About half of the visitors to this site hand over a significant wedge of money annually to pay for their access to the marvellous products of the BBC. I don't because I don't have a television. If I did, however, I'd like to know where to write to complain about, say, my getting poor value for my money.
PooterGeek's exciting Web competition invites you to visit the BBC Website via the link I have just provided and obtain a postal address (that's snailmail, people) to which such a complaint could be addressed. As I wrote, you must enter at the top of their Web tree and find, in four clicks or fewer, real co-ordinates for the Beeb—including a postcode. You are not allowed to use Google or any other search engine, except the one provided by the BBC itself.

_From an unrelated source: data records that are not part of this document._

Background: an optimization exercise with open tools, aiming at small area, a short achievable clock period and few clock cycles per item. Do not read the settings as production practice. In this exercise RTL edits were held to simulation tests only and were not proved equivalent to the original. Power figures rest on the tool's default switching activity, not on a simulated workload.

Design sample_tracker_report_scheduler, start of the top module:
module sample_tracker_report_scheduler (
	input  wire logic                              clk,
	input  wire logic                              arst_n,
	input  wire logic                              cfg_write,
	input  wire logic [strs_pkg::CfgIdxW-1:0]      cfg_index,
	input  wire logic [strs_pkg::CfgW-1:0]         cfg_data,
	input  wire logic                              item_valid,
	output logic                                   item_ready,
	input  wire logic [33:0]                       item,
	output logic                                   result_valid,
	input  wire logic                              result_ready,
	output logic [101:0]                           result
);
Size in the first run: about 1700 cells after synthesis, ~200 flip-flops.
==> flow/config.mk <==
export PLATFORM = sky130hd
export DESIGN_NAME = sample_tracker_report_scheduler
export DESIGN_NICKNAME = sample_tracker_report_scheduler
export VERILOG_FILES = /design/flow/design.v
export SDC_FILE = /design/flow/constraint.sdc
export NUM_CORES = 4
export LEC_CHECK = 0
export ABC_AREA = 1
export CAP_MARGIN = 20
export CORE_MARGIN = 2
export CORE_UTILIZATION = 60
export CTS_BUF_LIST = sky130_fd_sc_hd__clkbuf_8
export CTS_CLUSTER_DIAMETER = 150
export CTS_CLUSTER_SIZE = 15
export SETUP_SLACK_MARGIN = 3.8
export SLEW_MARGIN = 20
==> flow/constraint.sdc <==
create_clock -name core_clock -period 6.5 [get_ports {clk}]
set_input_delay 1.3000 -clock core_clock [delete_from_list [all_inputs] [get_ports {clk}]]
set_output_delay 1.3000 -clock core_clock [all_outputs]
set_load 0.01 [all_outputs]
standard.sh (not shown) runs the stock make flow with config.mk's settings and CLKGATE_MAP_FILE= SYNTH_SCRIPT=/design/flow/synth_recipe.tcl, a recipe that flattens the netlist after the stock synthesis.
==> flow/flow/run.sh <==
#!/bin/bash
# The standard layout (standard.sh: the standard flow's synthesis and ORFS flow, unchanged),
# except that the buffer global placement puts on every input and output port
# is the smallest plain buffer (buf_1) rather than the one buffer_ports picks
# by default; repair may still resize it.
set -euo pipefail
bash standard.sh "BUFFER_PORTS_ARGS=-buffer_cell sky130_fd_sc_hd__buf_1"  finish > standard_flow.log 2>&1
The starting point passed the timing, design-rule and antenna checks.
Testbench counts at the start, summed over its fixed seeds: cycles 16,016, items 16,000.
Edit:
==> flow/run.sh (new file) <==
#!/bin/bash
# synth_recipe.tcl (not shown) runs the flow's synth.tcl, then flattens the netlist and writes it again
# the make line also repeats each setting of config.mk as NAME=value (left out here)
make -C /OpenROAD-flow-scripts/flow DESIGN_CONFIG=/design/flow/config.mk WORK_HOME=/design/flow/orfs CLKGATE_MAP_FILE= SYNTH_SCRIPT=/design/flow/synth_recipe.tcl finish
--- a/flow/config.mk
+++ b/flow/config.mk
@@ -9,8 +9,5 @@
 export CAP_MARGIN = 20
 export CORE_MARGIN = 2
-export CORE_UTILIZATION = 60
-export CTS_BUF_LIST = sky130_fd_sc_hd__clkbuf_8
-export CTS_CLUSTER_DIAMETER = 150
-export CTS_CLUSTER_SIZE = 15
-export SETUP_SLACK_MARGIN = 3.8
+export CORE_UTILIZATION = 40
+export SETUP_SLACK_MARGIN = 3.5
 export SLEW_MARGIN = 20
removed: flow/flow/run.sh
removed: flow/standard.sh
Core utilization falls by 17 points.
Register-to-register slack got worse by 0.17 ns.
Clock skew came out lower by 0.0080 ns.
Cell area rises by roughly a tenth.
Worst hold slack is worse by 0.0070 ns.
Power goes up by about a fifth.
Sequential share of layout area came out lower by 4.7 points.
Worst setup slack degrades by 0.017 ns.
Area after synthesis does not change.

First person to send me a plausible page history (no revisionism, you sneaky bastards) wins my hand in marriage. You are not obliged to claim your prize; even without my love until death, the adoration of the millions here will, I am sure, be sufficient. Winning heterosexual male/homosexual female entrants get Maoi, a real-life Filipina bride. All entrants must be at least 18 years old or have attractive older sisters. The judge's decision is final. No correspondence will be entered into—unless you can find my postal address on the PooterGeek Website.
The comments are open. Let the games begin!
I can do it in two:
Home page (bottom of page) > Privacy & Cookies Policy (bottom of page) which gives
Broadcasting House,
Portland Place,
London,
W1A 1AA
But, point taken; that took several shots. If it weren’t for Le Tour, I would still be TV free, but I cracked.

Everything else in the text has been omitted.